[DATA FOR THIS TASK]
============

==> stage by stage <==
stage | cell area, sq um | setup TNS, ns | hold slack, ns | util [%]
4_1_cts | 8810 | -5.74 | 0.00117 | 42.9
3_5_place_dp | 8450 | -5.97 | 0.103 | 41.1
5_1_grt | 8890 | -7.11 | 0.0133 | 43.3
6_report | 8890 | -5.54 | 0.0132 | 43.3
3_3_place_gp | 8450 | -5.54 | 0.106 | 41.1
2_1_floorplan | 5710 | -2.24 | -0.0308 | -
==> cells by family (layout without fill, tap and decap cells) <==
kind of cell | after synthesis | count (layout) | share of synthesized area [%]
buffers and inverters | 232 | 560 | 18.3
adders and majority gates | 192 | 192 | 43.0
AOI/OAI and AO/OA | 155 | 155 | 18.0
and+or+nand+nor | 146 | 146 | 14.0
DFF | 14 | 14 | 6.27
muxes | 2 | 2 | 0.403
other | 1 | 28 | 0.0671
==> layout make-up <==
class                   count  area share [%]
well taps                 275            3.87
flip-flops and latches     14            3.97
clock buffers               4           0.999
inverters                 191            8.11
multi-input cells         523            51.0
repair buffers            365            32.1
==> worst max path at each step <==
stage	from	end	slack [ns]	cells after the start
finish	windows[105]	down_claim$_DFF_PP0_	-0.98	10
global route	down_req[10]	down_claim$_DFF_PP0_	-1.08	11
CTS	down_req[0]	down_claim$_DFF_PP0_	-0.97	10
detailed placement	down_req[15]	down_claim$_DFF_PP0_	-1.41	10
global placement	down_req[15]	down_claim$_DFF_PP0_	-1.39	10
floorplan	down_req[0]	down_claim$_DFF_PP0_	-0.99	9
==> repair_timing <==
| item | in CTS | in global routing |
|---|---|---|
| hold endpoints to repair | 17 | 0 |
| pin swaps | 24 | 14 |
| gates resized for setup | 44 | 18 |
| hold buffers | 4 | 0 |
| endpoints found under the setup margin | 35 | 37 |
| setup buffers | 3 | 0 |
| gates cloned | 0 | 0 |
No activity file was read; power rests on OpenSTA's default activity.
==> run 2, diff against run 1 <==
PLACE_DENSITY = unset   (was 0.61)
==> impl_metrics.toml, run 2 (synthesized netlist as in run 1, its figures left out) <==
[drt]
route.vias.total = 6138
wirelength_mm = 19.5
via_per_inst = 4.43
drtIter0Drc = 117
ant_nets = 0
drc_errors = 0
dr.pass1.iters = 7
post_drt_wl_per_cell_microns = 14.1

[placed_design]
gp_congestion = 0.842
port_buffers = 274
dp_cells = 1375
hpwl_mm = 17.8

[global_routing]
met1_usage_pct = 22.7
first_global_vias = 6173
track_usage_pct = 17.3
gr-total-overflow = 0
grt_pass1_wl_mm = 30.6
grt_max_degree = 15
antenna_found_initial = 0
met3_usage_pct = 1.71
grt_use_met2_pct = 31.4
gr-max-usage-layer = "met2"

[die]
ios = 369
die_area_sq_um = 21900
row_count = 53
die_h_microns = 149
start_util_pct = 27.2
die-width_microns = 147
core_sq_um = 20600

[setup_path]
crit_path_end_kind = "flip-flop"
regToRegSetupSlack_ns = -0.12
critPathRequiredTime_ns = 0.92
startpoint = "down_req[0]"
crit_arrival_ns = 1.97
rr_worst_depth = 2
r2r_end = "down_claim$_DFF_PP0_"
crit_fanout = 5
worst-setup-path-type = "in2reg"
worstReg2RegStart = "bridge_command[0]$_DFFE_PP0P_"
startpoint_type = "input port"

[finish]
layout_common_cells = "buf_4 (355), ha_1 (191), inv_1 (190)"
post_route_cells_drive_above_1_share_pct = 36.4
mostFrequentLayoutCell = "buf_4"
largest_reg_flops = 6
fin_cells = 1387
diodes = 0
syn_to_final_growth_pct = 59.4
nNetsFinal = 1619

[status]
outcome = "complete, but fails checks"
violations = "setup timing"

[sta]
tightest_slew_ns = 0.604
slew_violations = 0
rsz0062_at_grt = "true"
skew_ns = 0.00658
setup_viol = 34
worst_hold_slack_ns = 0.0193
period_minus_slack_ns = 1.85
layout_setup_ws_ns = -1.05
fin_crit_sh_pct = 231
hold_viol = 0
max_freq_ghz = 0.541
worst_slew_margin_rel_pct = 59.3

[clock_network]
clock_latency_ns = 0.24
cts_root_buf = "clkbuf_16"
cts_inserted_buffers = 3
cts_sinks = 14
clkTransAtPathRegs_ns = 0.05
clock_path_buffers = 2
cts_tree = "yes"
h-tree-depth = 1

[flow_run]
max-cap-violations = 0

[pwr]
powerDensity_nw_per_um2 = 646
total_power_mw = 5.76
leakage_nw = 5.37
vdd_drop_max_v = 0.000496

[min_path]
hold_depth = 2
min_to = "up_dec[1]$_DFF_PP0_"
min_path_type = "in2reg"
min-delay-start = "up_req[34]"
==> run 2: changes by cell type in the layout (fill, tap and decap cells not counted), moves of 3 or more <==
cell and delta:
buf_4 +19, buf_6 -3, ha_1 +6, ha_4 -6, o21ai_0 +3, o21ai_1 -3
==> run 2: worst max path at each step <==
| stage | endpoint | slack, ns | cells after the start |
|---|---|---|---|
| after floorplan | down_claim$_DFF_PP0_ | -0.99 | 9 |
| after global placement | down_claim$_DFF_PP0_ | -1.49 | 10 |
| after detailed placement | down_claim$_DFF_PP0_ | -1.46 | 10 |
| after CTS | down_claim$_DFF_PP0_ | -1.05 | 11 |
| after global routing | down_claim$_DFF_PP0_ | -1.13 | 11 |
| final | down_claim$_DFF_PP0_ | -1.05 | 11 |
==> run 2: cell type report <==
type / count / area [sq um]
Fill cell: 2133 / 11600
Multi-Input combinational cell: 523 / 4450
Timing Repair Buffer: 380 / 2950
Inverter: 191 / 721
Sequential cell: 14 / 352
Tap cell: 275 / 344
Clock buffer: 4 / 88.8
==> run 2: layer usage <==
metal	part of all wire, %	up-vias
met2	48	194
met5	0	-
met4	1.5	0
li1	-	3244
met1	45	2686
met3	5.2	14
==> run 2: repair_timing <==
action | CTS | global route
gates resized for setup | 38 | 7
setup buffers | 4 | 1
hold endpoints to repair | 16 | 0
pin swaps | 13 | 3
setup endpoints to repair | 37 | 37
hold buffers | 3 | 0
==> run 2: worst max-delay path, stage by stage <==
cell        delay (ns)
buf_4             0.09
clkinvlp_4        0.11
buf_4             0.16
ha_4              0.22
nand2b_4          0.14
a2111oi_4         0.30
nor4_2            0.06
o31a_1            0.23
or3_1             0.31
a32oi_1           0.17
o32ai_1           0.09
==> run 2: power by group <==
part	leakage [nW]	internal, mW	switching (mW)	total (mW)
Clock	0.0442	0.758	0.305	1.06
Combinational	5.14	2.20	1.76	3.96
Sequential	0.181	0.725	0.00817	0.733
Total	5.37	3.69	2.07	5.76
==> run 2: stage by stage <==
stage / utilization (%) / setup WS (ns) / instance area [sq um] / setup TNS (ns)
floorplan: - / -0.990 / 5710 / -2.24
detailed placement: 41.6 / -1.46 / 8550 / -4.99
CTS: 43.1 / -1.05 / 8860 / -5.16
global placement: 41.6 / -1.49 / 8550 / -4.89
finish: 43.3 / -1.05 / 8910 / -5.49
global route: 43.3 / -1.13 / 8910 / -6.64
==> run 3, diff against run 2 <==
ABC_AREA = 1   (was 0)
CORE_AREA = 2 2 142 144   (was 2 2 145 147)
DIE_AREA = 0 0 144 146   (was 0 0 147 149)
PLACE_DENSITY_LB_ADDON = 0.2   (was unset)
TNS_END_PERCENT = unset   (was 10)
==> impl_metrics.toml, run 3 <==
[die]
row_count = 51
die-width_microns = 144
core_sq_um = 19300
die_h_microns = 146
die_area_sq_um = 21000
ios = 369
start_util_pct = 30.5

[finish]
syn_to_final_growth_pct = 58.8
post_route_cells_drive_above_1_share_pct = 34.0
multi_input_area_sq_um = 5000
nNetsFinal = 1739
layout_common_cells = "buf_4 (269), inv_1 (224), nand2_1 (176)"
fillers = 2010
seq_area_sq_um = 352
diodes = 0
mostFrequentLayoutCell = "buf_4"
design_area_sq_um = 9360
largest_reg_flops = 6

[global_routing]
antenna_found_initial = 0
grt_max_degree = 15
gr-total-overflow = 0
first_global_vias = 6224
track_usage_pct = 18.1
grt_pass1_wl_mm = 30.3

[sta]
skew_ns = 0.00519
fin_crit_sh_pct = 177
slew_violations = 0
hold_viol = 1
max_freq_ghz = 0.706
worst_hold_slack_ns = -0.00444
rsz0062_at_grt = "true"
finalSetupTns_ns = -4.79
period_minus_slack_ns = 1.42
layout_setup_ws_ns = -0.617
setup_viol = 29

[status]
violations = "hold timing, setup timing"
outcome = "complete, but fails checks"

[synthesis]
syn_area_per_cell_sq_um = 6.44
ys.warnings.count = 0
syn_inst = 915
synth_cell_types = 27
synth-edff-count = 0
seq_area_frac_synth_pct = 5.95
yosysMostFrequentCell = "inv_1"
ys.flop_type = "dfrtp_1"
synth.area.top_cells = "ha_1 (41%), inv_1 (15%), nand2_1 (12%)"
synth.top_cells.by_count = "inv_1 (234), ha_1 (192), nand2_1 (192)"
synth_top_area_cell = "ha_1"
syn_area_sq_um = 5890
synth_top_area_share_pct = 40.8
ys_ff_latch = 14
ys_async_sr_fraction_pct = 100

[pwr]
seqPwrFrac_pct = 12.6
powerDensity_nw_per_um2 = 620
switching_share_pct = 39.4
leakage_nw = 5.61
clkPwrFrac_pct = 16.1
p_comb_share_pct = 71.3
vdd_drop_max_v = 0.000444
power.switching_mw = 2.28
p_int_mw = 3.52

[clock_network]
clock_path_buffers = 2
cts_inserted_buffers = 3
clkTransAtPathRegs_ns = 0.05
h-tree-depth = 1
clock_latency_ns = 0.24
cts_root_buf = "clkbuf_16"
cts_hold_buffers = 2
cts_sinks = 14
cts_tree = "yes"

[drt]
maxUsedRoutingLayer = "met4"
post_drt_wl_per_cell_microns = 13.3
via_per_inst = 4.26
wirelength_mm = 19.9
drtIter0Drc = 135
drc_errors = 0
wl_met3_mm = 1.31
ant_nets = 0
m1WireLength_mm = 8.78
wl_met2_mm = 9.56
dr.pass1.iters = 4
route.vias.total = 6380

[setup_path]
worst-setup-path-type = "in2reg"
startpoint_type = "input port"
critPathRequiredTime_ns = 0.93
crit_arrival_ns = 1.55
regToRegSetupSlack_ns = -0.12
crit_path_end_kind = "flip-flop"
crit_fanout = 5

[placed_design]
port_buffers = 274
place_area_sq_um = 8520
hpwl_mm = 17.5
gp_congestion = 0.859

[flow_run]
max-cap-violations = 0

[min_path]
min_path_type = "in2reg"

============

[ACTION ITEM] In the listing above, locate the line containing "run 2: layer" and the line containing "setup endpoints to repair | 37 | 37". Transcribe those two lines and everything between them, exactly as written.

[RESULT]
==> run 2: layer usage <==
metal	part of all wire, %	up-vias
met2	48	194
met5	0	-
met4	1.5	0
li1	-	3244
met1	45	2686
met3	5.2	14
==> run 2: repair_timing <==
action | CTS | global route
gates resized for setup | 38 | 7
setup buffers | 4 | 1
hold endpoints to repair | 16 | 0
pin swaps | 13 | 3
setup endpoints to repair | 37 | 37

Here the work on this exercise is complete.